International Perspectives on MLK

Utica College observed Martin Luther King Jr. Day on Monday, Jan. 21, with activities and panels to commemorate the activist’s memory.

The events that took place in Strebel lounge initiated a week of activities at UC to discuss issues of racism and inequality happening around the nation today.

Those activities were open to all of the campus community, including international students, who can provide their own country’s perceptions about a figure in King who has transcended borders.

Sung Jang is a government and politics major at UC. Originally from South Korea and Vietnam, he stated that racial awareness in East Asia is very different from Western views.

“I’m actually quite disappointed at my home country and the international community outside the United States,” he said. “I’ve had a westernized education, and I recognize the significance of racism and the contributions that MLK has made towards the American consciousness of understanding race and social inequality.”

However, “back in Korea and Vietnam, society is very conservative.

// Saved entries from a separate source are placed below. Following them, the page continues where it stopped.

## config.mk

```make
export PLATFORM = sky130hd
export DESIGN_NAME = stopwatch_core_flat
export DESIGN_NICKNAME = d
export VERILOG_FILES = /design/src/rtl/stopwatch_if.sv /design/src/rtl/stopwatch_core.sv /design/src/flat_wrapper.sv
export SDC_FILE = /design/constraint.sdc
export NUM_CORES = 1
export LEC_CHECK = 0
export CAP_MARGIN = 0
export CORE_ASPECT_RATIO = 0.6
export CORE_MARGIN = 10
export CORE_UTILIZATION = 30
export DETAILED_ROUTE_END_ITERATION = 8
export DONT_BUFFER_PORTS = 1
export HOLD_SLACK_MARGIN = 0.02
export PLACE_DENSITY_LB_ADDON = 0.2
export REMOVE_ABC_BUFFERS = 1
export SYNTH_ARGS = -nofsm -noshare
export SYNTH_HDL_FRONTEND = slang
export SYNTH_SLANG_ARGS = --single-unit
export TNS_END_PERCENT = 20
```

## constraint.sdc

```tcl
create_clock -name clk -period 2.55 [get_ports clk]
set_input_delay 0.765 -clock clk [delete_from_list [all_inputs] [get_ports clk]]
set_output_delay 0.765 -clock clk [all_outputs]
set_load 0.01 [all_outputs]
```

## src/rtl/stopwatch_if.sv

```systemverilog
// Stopwatch control and display bundle: tick strobes and user pulses in,
// BCD digits, field blanking and status out.
interface stopwatch_if;
  logic       tick_1hz;
  logic       tick_2hz;
  logic       tick_blink;
  logic       pause_p;
  logic       clear_p;
  logic       adj;
  logic       sel;
  logic [3:0] min_tens;
  logic [3:0] min_ones;
  logic [3:0] sec_tens;
  logic [3:0] sec_ones;
  logic       blank_min;
  logic       blank_sec;
  logic       running;
  logic       wrap;

  modport master (
    output tick_1hz, tick_2hz, tick_blink, pause_p, clear_p, adj, sel,
    input  min_tens, min_ones, sec_tens, sec_ones,
    input  blank_min, blank_sec, running, wrap
  );

  modport slave (
    input  tick_1hz, tick_2hz, tick_blink, pause_p, clear_p, adj, sel,
    output min_tens, min_ones, sec_tens, sec_ones,
    output blank_min, blank_sec, running, wrap
  );
endinterface

```

## src/rtl/stopwatch_core.sv

```systemverilog
// BCD MM:SS stopwatch driven by single-cycle enable strobes. Supports
// run/pause, clear, and per-field adjust with blink blanking for the scanner.
module stopwatch_core #(
  parameter int MIN_LIMIT = 59,
  parameter int SEC_LIMIT = 59
) (
  input  logic       clk,
  input  logic       rst_n,
  stopwatch_if.slave bus
);

  typedef enum logic {
    NORMAL = 1'b0,
    ADJUST = 1'b1
  } mode_t;

  localparam logic [7:0] MIN_LIM_BCD = {4'(MIN_LIMIT / 10), 4'(MIN_LIMIT % 10)};
  localparam logic [7:0] SEC_LIM_BCD = {4'(SEC_LIMIT / 10), 4'(SEC_LIMIT % 10)};

  // Two-digit BCD increment with wrap at the field limit.
  // Result is {carry, tens, ones}; carry is set when the field wraps to 00.
  function automatic logic [8:0] bcd_inc(input logic [7:0] field,
                                         input logic [7:0] limit);
    if (field == limit)
      return 9'h000 | 9'h100;
    if (field[3:0] == 4'd9)
      return {1'b0, field[7:4] + 4'd1, 4'd0};
    return {1'b0, field[7:4], field[3:0] + 4'd1};
  endfunction

  mode_t      mode;
  mode_t      mode_next;

  logic [7:0] min_q, sec_q;
  logic       running_q, phase_q, wrap_q;
  logic       blank_min_q, blank_sec_q;

  logic       count_en, step_en, pause_en, blink_en;
  logic [7:0] min_d, sec_d;
  logic       running_d, phase_d, wrap_d;
  logic       blank_min_d, blank_sec_d;
  logic [8:0] sec_inc, min_inc;

  // Mode state register; adj is sampled here so all logic sees it one cycle late.
  // NOTE: sequential state uses non-blocking (<=) so every register samples
  // pre-edge values, independent of process ordering.
  always_ff @(posedge clk or negedge rst_n) begin
    if (!rst_n) mode <= NORMAL;
    else        mode <= mode_next;
  end

  // Next-state: the mode simply follows the adj level.
  always_comb begin
    mode_next = bus.adj ? ADJUST : NORMAL;
  end

  // Mode-dependent enables; clear_p overrides every strobe in the same cycle.
  always_comb begin
    count_en = (mode == NORMAL) && running_q && bus.tick_1hz && !bus.clear_p;
    step_en  = (mode == ADJUST) && bus.tick_2hz && !bus.clear_p;
    pause_en = (mode == NORMAL) && bus.pause_p  && !bus.clear_p;
    blink_en = (mode == ADJUST) && bus.tick_blink && !bus.clear_p;
  end

  assign sec_inc = bcd_inc(sec_q, SEC_LIM_BCD);
  assign min_inc = bcd_inc(min_q, MIN_LIM_BCD);

  // Next count, run flag, wrap pulse, blink phase and field blanks.
  always_comb begin
    // NOTE: every output gets a default first so no path leaves it unassigned
    // and no latch is inferred.
    min_d       = min_q;
    sec_d       = sec_q;
    running_d   = running_q;
    wrap_d      = 1'b0;
    phase_d     = phase_q;
    blank_min_d = 1'b0;
    blank_sec_d = 1'b0;

    if (bus.clear_p) begin
      min_d     = 8'h00;
      sec_d     = 8'h00;
      running_d = 1'b0;
    end else begin
      if (count_en) begin
        sec_d = sec_inc[7:0];
        if (sec_inc[8]) begin
          min_d  = min_inc[7:0];
          wrap_d = min_inc[8];
        end
      end
      if (step_en) begin
        if (bus.sel) sec_d = sec_inc[7:0];
        else         min_d = min_inc[7:0];
      end
      // Tick above already saw the pre-toggle running value.
      if (pause_en) running_d = ~running_q;
    end

    // Phase is parked at 1 outside ADJUST so every entry starts visible.
    if (mode == NORMAL) phase_d = 1'b1;
    else if (blink_en)  phase_d = ~phase_q;

    if (mode == ADJUST) begin
      blank_min_d = ~bus.sel & ~phase_d;
      blank_sec_d =  bus.sel & ~phase_d;
    end
  end

  // Datapath registers: count, status and blanking all come straight from flops.
  always_ff @(posedge clk or negedge rst_n) begin
    if (!rst_n) begin
      min_q       <= 8'h00;
      sec_q       <= 8'h00;
      running_q   <= 1'b0;
      wrap_q      <= 1'b0;
      phase_q     <= 1'b1;
      blank_min_q <= 1'b0;
      blank_sec_q <= 1'b0;
    end else begin
      min_q       <= min_d;
      sec_q       <= sec_d;
      running_q   <= running_d;
      wrap_q      <= wrap_d;
      phase_q     <= phase_d;
      blank_min_q <= blank_min_d;
      blank_sec_q <= blank_sec_d;
    end
  end

  assign bus.min_tens  = min_q[7:4];
  assign bus.min_ones  = min_q[3:0];
  assign bus.sec_tens  = sec_q[7:4];
  assign bus.sec_ones  = sec_q[3:0];
  assign bus.running   = running_q;
  assign bus.wrap      = wrap_q;
  assign bus.blank_min = blank_min_q;
  assign bus.blank_sec = blank_sec_q;

endmodule
```

## src/flat_wrapper.sv

```systemverilog
// flat-port wrapper written by rule: the top's interface ports become plain ports
module stopwatch_core_flat 
#(
  parameter int MIN_LIMIT = 59,
  parameter int SEC_LIMIT = 59
)
  (clk, rst_n, bus_tick_1hz, bus_tick_2hz, bus_tick_blink, bus_pause_p, bus_clear_p, bus_adj, bus_sel, bus_min_tens, bus_min_ones, bus_sec_tens, bus_sec_ones, bus_blank_min, bus_blank_sec, bus_running, bus_wrap);
  stopwatch_if bus_i ();
  input  logic clk;
  input  logic rst_n;
  input wire logic [$bits(bus_i.tick_1hz)-1:0] bus_tick_1hz;
  input wire logic [$bits(bus_i.tick_2hz)-1:0] bus_tick_2hz;
  input wire logic [$bits(bus_i.tick_blink)-1:0] bus_tick_blink;
  input wire logic [$bits(bus_i.pause_p)-1:0] bus_pause_p;
  input wire logic [$bits(bus_i.clear_p)-1:0] bus_clear_p;
  input wire logic [$bits(bus_i.adj)-1:0] bus_adj;
  input wire logic [$bits(bus_i.sel)-1:0] bus_sel;
  output wire logic [$bits(bus_i.min_tens)-1:0] bus_min_tens;
  output wire logic [$bits(bus_i.min_ones)-1:0] bus_min_ones;
  output wire logic [$bits(bus_i.sec_tens)-1:0] bus_sec_tens;
  output wire logic [$bits(bus_i.sec_ones)-1:0] bus_sec_ones;
  output wire logic [$bits(bus_i.blank_min)-1:0] bus_blank_min;
  output wire logic [$bits(bus_i.blank_sec)-1:0] bus_blank_sec;
  output wire logic [$bits(bus_i.running)-1:0] bus_running;
  output wire logic [$bits(bus_i.wrap)-1:0] bus_wrap;
  assign bus_i.tick_1hz = bus_tick_1hz;
  assign bus_i.tick_2hz = bus_tick_2hz;
  assign bus_i.tick_blink = bus_tick_blink;
  assign bus_i.pause_p = bus_pause_p;
  assign bus_i.clear_p = bus_clear_p;
  assign bus_i.adj = bus_adj;
  assign bus_i.sel = bus_sel;
  assign bus_min_tens = bus_i.min_tens;
  assign bus_min_ones = bus_i.min_ones;
  assign bus_sec_tens = bus_i.sec_tens;
  assign bus_sec_ones = bus_i.sec_ones;
  assign bus_blank_min = bus_i.blank_min;
  assign bus_blank_sec = bus_i.blank_sec;
  assign bus_running = bus_i.running;
  assign bus_wrap = bus_i.wrap;
  stopwatch_core #(.MIN_LIMIT(MIN_LIMIT), .SEC_LIMIT(SEC_LIMIT)) u_core (.clk(clk), .rst_n(rst_n), .bus(bus_i));
endmodule
```

==> run_results.csv <==
group,metric,value,unit
drt,first_pass_iters,4,
critical_path,rr_worst_depth,6,
synthesis,syn_area_per_cell,10.3,um2
drt,met1_length,1440,um
placement,placed_cells,161,
timing,layout_min_cycle_time,2.03,ns
synthesis,synth.distinct_cells,35,
outcome,status,"completed",
power_and_ir_drop,p_total,648,uW
die,rows,17,
critical_path,startpoint_type,"register",
clock_network,ctsResizeCount,0,
synthesis,ys_seq_area_frac,0.459,
power_and_ir_drop,p_leak,0.000545,uW
synthesis,synthTopCellsByArea,"dfrtp_1 44%, ha_1 8.3%, nor2_1 4.1%",
cells_and_area,insertedDiodeCount,0,
clock_network,cts_setup_buffers,0,
die,initial_core_util,0.319,
timing,clock.fmax,492,MHz
die,dieArea,0.00702,mm2
timing,finalSetupViolations,0,
global_routing,grt_pass1_wl,4550,um
cells_and_area,stdcell_area,0.00130,mm2
timing,hold_viol_final,0,
clock_network,clk_pin_slew_worst_paths,0.08,ns
cells_and_area,nets,136,
timing,clock_skew,0.00408,ns
synthesis,synth-edff-count,0,
power_and_ir_drop,swShare,0.219,
placement,dp_hpwl,2110,um
worst_hold_path,hp-class,"primary input to asynchronous set/reset pin",
global_routing,overflow,0,
drt,wl_met3,296,um
critical_path,max_stage_delay,0.58,ns
global_routing,grt_pass1_vias,820,
die,core_area,0.00376,mm2
drt,via_count,862,
power_and_ir_drop,intPower,506,uW
clock_network,ctsRootBufferMaster,"clkbuf_8",
clock_network,cts_buffers,3,
synthesis,synth_most_common_cell,"dfrtp_1",
synthesis,yosysTopAreaCellShare,0.437,
placement,gp_congestion,0.702,
timing,relSlewSlack,0.546,
drt,routed_wl,2860,um
critical_path,cp_max_fo,16,
power_and_ir_drop,vdd.ir_drop.worst,205,uV
run,timing.max_cap.violations,0,
cells_and_area,drive_above_1_share,0.0847,
power_and_ir_drop,clockPowerShare,0.395,
critical_path,endpoint_kind,"register",
timing,setup_tns,0,ns
synthesis,synth_common_cells,"21 x dfrtp_1, 13 x nor2_1, 8 x a21oi_1, 8 x ha_1, 7 x o21ai_0",
critical_path,required,2.74,ns
die,die_h,69.0,um
synthesis,yosys_warnings,0,
clock_network,clk_path_buf_depth,2,
critical_path,crit_path_top_delay_cell,"or4_1",
global_routing,grt_usage,0.0811,
timing,tightest_slew,0.678,ns
power_and_ir_drop,switchingPower,142,uW
timing,rsz0062_at_grt,"false",
cells_and_area,stdcell_count,165,
power_and_ir_drop,seq_power_share,0.568,
critical_path,reg2reg_to,"u_core.min_q[5]",
drt,drc,0,
critical_path,worstReg2RegStart,"u_core.sec_q[5]",
synthesis,synth-seq-cells,22,
drt,route.top_layer_used,"met4",
placement,port_buffers,0,
timing,finalCritPeriodShare,0.798,
die,io_pins,29,
drt,met2_length,1100,um
drt,drt-wirelength-per-cell,17.3,um
clock_network,htree_levels,1,
critical_path,path_cells,"inv_1 -> ha_1 -> and3b_1 -> a31oi_2 -> or4_1 -> a21oi_1",
drt,drt-initial-drc-count,42,
global_routing,grt_max_degree,23,
clock_network,cts_sinks,22,
cells_and_area,synthToLayoutAreaGrowth,8.43,%
die,dieWidth,102,um
synthesis,syn_inst,117,
synthesis,ys.flop_type,"dfrtp_1",
critical_path,worstPathArrival,2.23,ns
clock_network,ctsHoldBuffers,0,
clock_network,cts_tree,"done",
clock_network,clk_latency,0.26,ns
power_and_ir_drop,p_comb_frac,0.037,
global_routing,grt_antenna_before_repair,0,
synthesis,synth_area,0.00120,mm2
cells_and_area,n_fill_cell,387,
critical_path,reg2reg_slack,0.52,ns
drt,via_per_inst,5.22,
critical_path,critPathKind,"register to register",
synthesis,async_reset_ff_frac,1.00,
timing,drv_slew,0,
synthesis,synth_top_area_cell,"dfrtp_1",
drt,ant_nets,0,
placement,place_area,0.00125,mm2
power_and_ir_drop,p_per_area,497,mW/mm2
[worst max-delay path, delay by kind of cell, from the launching register on]
family / cells / cell delay (ns)
AOI/OAI and AO/OA: 2 / 0.45
and+or+nand+nor: 2 / 0.83
adders and majority gates: 1 / 0.13
DFF: 1 / 0.47
buffers and inverters: 1 / 0.08
[power groups by stage]
stage                     logic, uW  registers [uW]  clock network (uW)
after CTS                      23.8             369                 257
after global routing           26.7             370                 272
after floorplan                20.2             372                   0
after detailed placement       23.7             375                   0
after global placement         22.8             375                   0
final                          23.9             368                 256
[stage by stage]
stage,worst slack [ns],utilization,hold slack [ns]
after floorplan,0.559,-,0.462
after global placement,0.440,0.332,0.470
after detailed placement,0.425,0.332,0.470
after CTS,0.501,0.346,0.183
after global routing,0.354,0.346,0.174
final,0.515,0.346,0.186
[layout by cell type, fill, tap and decap left out, types with 2 or more instances in the layout]
cell type	synthesis	layout
and3b_1	4	4
nand3b_1	3	3
o21ai_0	7	7
xnor2_1	5	5
and2_1	2	2
a21oi_1	8	8
or4_1	3	3
ha_1	8	8
nor2b_1	2	2
mux2i_1	2	2
a211oi_1	4	4
or3_1	2	2
clkbuf_8	0	4
nand2_1	2	2
dfrtp_1	21	21
and3_1	2	2
nand3_1	5	5
nor2_1	13	13
inv_1	6	6
[cell families after synthesis]
kind of cell,count (synthesis),share of synthesized area
compound gates,25,0.142
xor+xnor,6,0.0437
fa+ha+maj,8,0.0832
buf+inv,9,0.0291
flops,22,0.459
mux,2,0.0166
simple gates,45,0.227
[area by class of cell]
type | count | area (um2) | area share
inverters | 6 | 22.5 | 0.0173
multi-input cells | 86 | 616 | 0.472
clock buffers | 4 | 55.1 | 0.0422
flip-flops and latches | 22 | 552 | 0.423
well taps | 47 | 58.8 | 0.0451
[registers in the layout, summed over array words and instances (netlist names)]
signal / count
u_core.bus.running: 1
u_core.phase_q: 1
u_core.sec_q: 8
u_core.bus.blank_sec: 1
u_core.mode: 1
u_core.min_q: 8
u_core.bus.blank_min: 1
u_core.bus.wrap: 1
[routing by layer]
metal  vias up  global-route usage
li1        423                   -
met1       413               0.110
met2        24               0.107
met3         2              0.0486
met4         0              0.0141
met5         -                   0
[how the worst max path moves through the flow]
stage	start	endpoint	slack (ns)
global route	u_core.sec_q[5]	u_core.min_q[6]	0.35
CTS	u_core.sec_q[4]	u_core.min_q[6]	0.50
finish	u_core.sec_q[5]	u_core.min_q[5]	0.52
detailed placement	bus_clear_p	u_core.min_q[5]	0.42
global placement	bus_clear_p	u_core.min_q[5]	0.44
floorplan	bus_clear_p	u_core.min_q[5]	0.56
Power figures use the tool's default switching activity.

Social institutions oppressing racial minorities is something that is never really discussed about,” Jang said.

When it comes to MLK’s figure in South Korea and Vietnam, Jang explained that he is not very much talked about and that “consciousness of racism is something that is not even understood.”

The way Jang, a senior, said holidays such as MLK Day should be observed is “by continuously educating and fighting within and outside the system to pressure institutions of power into changing their minds on how to treat people of minorities.”

“MLK inspires me in the sense that I have become very vocal about issues of racism and inequality,” Jang said. “I admire MLK because he wanted to break from the cycle of violence and he wanted us to abandon the idea that moderation is something noble in politics.”

Especially in East Asia, Jang stated that “it’s needed a better understanding and awareness of both the contributions that MLK had towards these ideas of racial equality.”

Calvin Mends, an international studies major from Ghana, explained that King is generally known in his country.

“People know that MLK was a very important figure in the American society, especially in terms of defending the rights of African-American people,” he said.

Mends explained that although King is a well-known humanitarian, Ghanaians “don’t observe the holiday because it isn’t really a part of the country’s culture,” he said.

“MLK inspires me because of what he stood for, his intentions and his ability to organize and mobilize people to affect change,” Mends explained.

Mends, a senior, tries to follow King’s message by “making sure that no one looks down on me or tries to disrespect me in any way because of where I’m from or who I am.”

“Even though I’m not African-American, I am still African,” he said. “And MLK’s teachings have inspired me to be a better person.”

King’s message has also reached Asia.

Tam Kwo Tim, an English major from Hong Kong, stated that for her, “Martin Luther King is a legend and a true humanitarian.”

“When most people in America turned a blind eye to racial discrimination, Dr. King was the one who stood at the front as a leader to combat racial inequality,” Tam said.

Tam commemorated MLK Day by reading and informing herself about the civil rights leader’s legacy that she found to be “really inspiring.”

In Hong Kong, “most of the people may have heard about Martin Luther King, but they may not know what he did or his contributions. Most of them don’t know MLK Day exists either,” Tam explained.

Tam, a junior, remembered the first time she heard about Martin Luther King in high school.

“During the morning assembly, my English teacher told us that day was MLK Day, and she showed us his most famous speech, ‘I Have a Dream,’ on YouTube,” Tam said.

She added that her teacher “introduced him as a great activist who spent his lifetime fighting for equal rights for all the African-Americans in the U.S.”

“MLK’s ‘I Have a Dream’ speech inspires me a lot,” Tam said. “I really believe that all people are born to be treated equally and all of us should have equal rights. We should all learn from Martin Luther King, who would always stand up for equality and justice.”